Sunday, 01/11/2004 1:54:31 AM

Sunday, January 11, 2004 1:54:31 AM

Post# of 466
INFOTOPIA, INC. (OTCBB:IFTP), PART II – FOR A FEW PRODUCTS MORE
January 31, 2001
Infotopia Inc. has not been betting its future solely on sales of a fitness device called Torso Tiger. Since its reverse-merger with a company called Dr. Abravenal’s Formulas, Inc., Infotopia has continued to announce plans for a series of other products as well. Most of these products have not generated significant revenues for the Company so far. That, however, has not deterred investors from responding to many of these myriad announcements.


A ONE SHOT

On May 9th, just five days after disclosing the merger, the Company said it had shipped 18,000 units of a 30,000 unit order of Cactus Jack’s ‘One Shot Catch A Lot Fishing System’ to Kmart distributors. Infotopia said it expected “to begin announcing other large distribution orders in the near term.” We did not find any such further announcements. Instead, on August 31st, the Company issued a press release discussing a lawsuit that had been filed by Cactus Jack. According to Infotopia’s Chief Financial Officer, Tony Ferracone, the legal action by Cactus Jack was “clearly without merit. Infotopia lived up to our agreement with Cactus Jack. The product didn’t fit our performance criteria so we settled with him to discontinue it.” Mr. Ferracone went on to say that Infotopia intended to “vigorously defend our shareholders’ rights against this action.”

On October 18th the Company issued another release, this time disclosing that Cactus Jack’s Marketing Corporation and an individual named Jack Barringer (the Cactus Jack?) had agreed to dismiss the lawsuit in exchange for payment of $100,000 and return of the remaining Cactus Jack inventory.
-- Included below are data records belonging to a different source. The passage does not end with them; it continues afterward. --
This is an optimization exercise on Yosys and OpenROAD, whose aim is small area and a short achievable clock period, not a production implementation.
At most, simulation tests tie the RTL to the original design; equivalence was not proved.
Power and IR drop assume default switching activity.

== build 92 ==
// cayde_top
module cayde_top ( input logic clk, rst,
		   input logic [31:0] imem_rdata,
		   output logic [8:0] imem_addr,
		   output logic [31:0] out
		 );
	logic [8:2] pc;
	logic [32*32-1:32] regs, nxt;
	logic [31:1] sel1, sel2, seld, en, nen;
	logic [31:0] an, bn, imm, wd;
	logic [4:0] shamtn;
	logic legal;
	always_ff @(posedge clk)
		if (rst) pc <= 7'b0;
		else pc <= pc + 7'b1;
	assign imem_addr = {pc, 2'b00};
	cayde_dec5 dec_rs1 (.idx(imem_rdata[19:15]), .en(1'b1), .oh(sel1));
	cayde_dec5 dec_rs2 (.idx(imem_rdata[24:20]), .en(imem_rdata[5]), .oh(sel2));
	cayde_dec5 dec_rd  (.idx(imem_rdata[11:7]), .en(1'b1), .oh(seld));
	cayde_legal legality (.instr(imem_rdata), .legal(legal));
	assign imm = {{20{imem_rdata[31]}}, imem_rdata[31:20]};
	cayde_rdport rd1 (.sel({1'b0, sel1}), .regs(regs), .extra(32'b0), .rdata_n(an));
	cayde_rdport rd2 (.sel({~imem_rdata[5], sel2}), .regs(regs), .extra(imm), .rdata_n(bn));
	cayde_rdport #(5) rd2s (.sel({~imem_rdata[5], sel2}), .regs(regs), .extra(imm), .rdata_n(shamtn));
	cayde core (.instr(imem_rdata), .an(an), .bn(bn), .shamtn(shamtn), .result(out));
	assign wd  = rst ? 32'b0 : out;
	assign en  = {31{rst}} | ({31{legal}} & seld);
	assign nen = ~en;
	genvar i;
	generate
		for (i = 1; i < 32; i = i + 1) begin : g_x
			cayde_wrmux wr (.en(en[i]), .nen(nen[i]), .d(wd), .q(regs[32*i +: 32]), .nxt(nxt[32*i +: 32]));
		end
	endgenerate
	always_ff @(posedge clk)
		regs <= nxt;
endmodule
Size: roughly 1,000 flip-flops, roughly 75 I/O pins.
clock: 13.0 ns
lec_check: 0
cap_margin: 20
core_margin: 2
core_utilization: 40
place_density: 0.6
setup_slack_margin: 5
slew_margin: 20
synth_hierarchical: 1
run.sh (not shown) runs the stock make flow with config.mk's settings and CLKGATE_MAP_FILE= SYNTH_SCRIPT=/design/flow/synth_recipe.tcl, a recipe that flattens the netlist after the stock synthesis.
Build 92 went all the way through synthesis, placement and routing and the layout is clean on timing, DRC and antenna.
What follows belongs to an exercise in optimizing a design on an open flow for small area, a short achievable clock period and few clock cycles per item; a production flow would make more cautious choices. Only simulation tests tie the RTL to the original design; equivalence was not proved.

Setup of Q:
## sigmoid_unit
module sigmoid_unit (
    input  wire               clk,
    input  wire               rst,
    input  wire               in_valid,
    input  wire signed [15:0] net_in,
    output wire               out_valid,
    output wire signed [31:0] f_net,
    output wire signed [31:0] x,
    output wire signed [31:0] y,
    output wire signed [31:0] z
);
For scale: roughly 0.011 sq mm of cells after synthesis.
clock: 62.0 ns
lec_check: 0
abc_area: 1
cap_margin: 20
core_margin: 2
core_utilization: 40
cts_buf_list: sky130_fd_sc_hd__clkbuf_4 sky130_fd_sc_hd__clkbuf_8
slew_margin: 20
standard.sh (not shown) runs the stock make flow with config.mk's settings and CLKGATE_MAP_FILE= SYNTH_SCRIPT=/design/flow/synth_recipe.tcl, a recipe that flattens the netlist after the stock synthesis.
==> flow/flow/run.sh <==
#!/bin/bash
set -euo pipefail
export BUFFER_PORTS_ARGS="-buffer_cell sky130_fd_sc_hd__buf_1"
export SKIP_REPAIR_TIE_FANOUT=1
export SETUP_SLACK_MARGIN=48.9
bash standard.sh > standard.log 2>&1
Testbench counts of Q, summed over its fixed seeds: cycles 16,024, items 16,000.
Edits applied to the flow inputs when going from Q to P:
Settings: swapping sky130_fd_sc_hd__clkbuf_4 sky130_fd_sc_hd__clkbuf_8 for sky130_fd_sc_hd__clkbuf_8 in CTS_BUF_LIST.
==> flow/flow/run.sh <==
#!/bin/bash
set -euo pipefail
export BUFFER_PORTS_ARGS="-buffer_cell sky130_fd_sc_hd__buf_1"
# one tie cell drives all constant outputs
export SKIP_REPAIR_TIE_FANOUT=1
bash standard.sh > standard.log 2>&1
Findings:
The higher minimum period implied by the final worst setup slack of Q and P is in P. Comparing Q and P, final core utilization is higher on Q. y[18] as the endpoint of the most critical setup path was reported by Q, and y[15] by P.

Starting RTL as in the previous note.
export LEC_CHECK = 0
export ABC_AREA = 1
export CAP_MARGIN = 20
export CORE_MARGIN = 2
export CORE_UTILIZATION = 40
export CTS_BUF_LIST = sky130_fd_sc_hd__clkbuf_4 sky130_fd_sc_hd__clkbuf_8
export SLEW_MARGIN = 20
create_clock -name core_clock -period 62.0 [get_ports {clk}]
==> flow/flow/run.sh <==
#!/bin/bash
set -euo pipefail
export BUFFER_PORTS_ARGS="-buffer_cell sky130_fd_sc_hd__buf_1"

bash standard.sh > standard.log 2>&1
Testbench counts at the start, summed over its fixed seeds: cycles 16,024, items 16,000.
Background: an optimization exercise with open tools, aiming at small area, a short achievable clock period and few clock cycles. Do not read the settings as production practice. The RTL was checked by simulation tests, not by an equivalence proof against the original design. Power is estimated from default activity; no workload was simulated.

`flow/config.mk`:
```
export PLATFORM = sky130hd
export DESIGN_NAME = JAM
export DESIGN_NICKNAME = JAM
export VERILOG_FILES = /design/flow/design.v
export SDC_FILE = /design/flow/constraint.sdc
export NUM_CORES = 4
export LEC_CHECK = 0
export CAP_MARGIN = 20
export CORE_MARGIN = 2
export CORE_UTILIZATION = 40
export SLEW_MARGIN = 20
```
`flow/constraint.sdc`:
```
create_clock -name core_clock -period 7.0 [get_ports {CLK}]
set_input_delay 1.4000 -clock core_clock [delete_from_list [all_inputs] [get_ports {CLK}]]
set_output_delay 1.4000 -clock core_clock [all_outputs]
set_load 0.01 [all_outputs]
```
This design comes from an exercise in tuning for small area, a short achievable clock period and few clock cycles on the open sky130 flow, not from production work. The RTL was checked by simulation tests, not by an equivalence proof against the original design.

==> design/flow/design.v <==
module find_1 (
    input  [63:0] d_i,
    output [6:0]  n_o
);
wire [31:0] z1;
wire [31:0] c1;
genvar i;
generate for (i = 0; i < 32; i = i + 1) begin : l1
    assign z1[i] = ~(d_i[2*i+1] | d_i[2*i]);
    assign c1[i] = ~d_i[2*i+1];
end endgenerate
wire [15:0] z2;
wire [31:0] c2;
generate for (i = 0; i < 16; i = i + 1) begin : l2
    assign z2[i] = z1[2*i+1] & z1[2*i];
    assign c2[2*i+1:2*i] = z1[2*i+1] ? {1'b1, c1[2*i]} : {1'b0, c1[2*i+1]};
end endgenerate
wire [7:0]  z3;
wire [23:0] c3;
generate for (i = 0; i < 8; i = i + 1) begin : l3
    assign z3[i] = z2[2*i+1] & z2[2*i];
    assign c3[3*i+2:3*i] = z2[2*i+1] ? {1'b1, c2[4*i+1:4*i]} : {1'b0, c2[4*i+3:4*i+2]};
end endgenerate
wire [3:0]  z4;
wire [15:0] c4;
generate for (i = 0; i < 4; i = i + 1) begin : l4
    assign z4[i] = z3[2*i+1] & z3[2*i];
    assign c4[4*i+3:4*i] = z3[2*i+1] ? {1'b1, c3[6*i+2:6*i]} : {1'b0, c3[6*i+5:6*i+3]};
end endgenerate
wire [1:0]  z5;
wire [9:0]  c5;
generate for (i = 0; i < 2; i = i + 1) begin : l5
    assign z5[i] = z4[2*i+1] & z4[2*i];
    assign c5[5*i+4:5*i] = z4[2*i+1] ? {1'b1, c4[8*i+3:8*i]} : {1'b0, c4[8*i+7:8*i+4]};
end endgenerate
wire        z6 = z5[1] & z5[0];
wire [5:0]  c6 = z5[1] ? {1'b1, c5[4:0]} : {1'b0, c5[9:5]};
assign n_o = z6 ? 7'd64 : {1'b0, c6};
endmodule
It doesn’t look like Infotopia will be generating any more revenues from Cactus Jack products.


MY FAIR ROCKER

On June 20th the Company issued a press release stating that it was in the final stages of editing an infomercial, featuring actress Morgan Fairchild, for a fitness product called the “Body Rocker.” Then, on August 3rd, Infotopia issued a second release stating that the infomercial would begin to air on August 15th. The Company said it would post airtimes on its website as soon as they became publicly available. According to the Company, orders for the Body Rocker had already been received from Japan.

Neither of these press releases discussed the financial aspects of the Body Rocker. What would it cost to purchase or manufacture the product, produce the infomercial and buy air time? The Company didn’t say. In the meantime, August 15th came and went and no revenues from the Body Rocker were publicly announced.

On September 7th the Company issued another press release, this time saying that the Body Rocker infomercial had been test marketed in several regional markets and would make its national debut September 9th – in over 30 million households - on cable television’s Product Information Network (PIN).

Did the infomercial air in September 2000, and, if so, where? We checked the Infotopia website for air times, but were unable to find any listings. Instead, the website indicates that the product debuted in December 2000. This seems consistent with a January 3rd press release, which says the infomercial had been re-edited in December 2000, and released, on a limited basis, between Christmas and New Year’s.

How much has the Company spent on the Body Rocker, and what revenues has it generated? The Infotopia website says that no revenue figures are available, and while that January 3rd press release indicated that that initial demand “has been tremendous,” it provided no details of actual sales.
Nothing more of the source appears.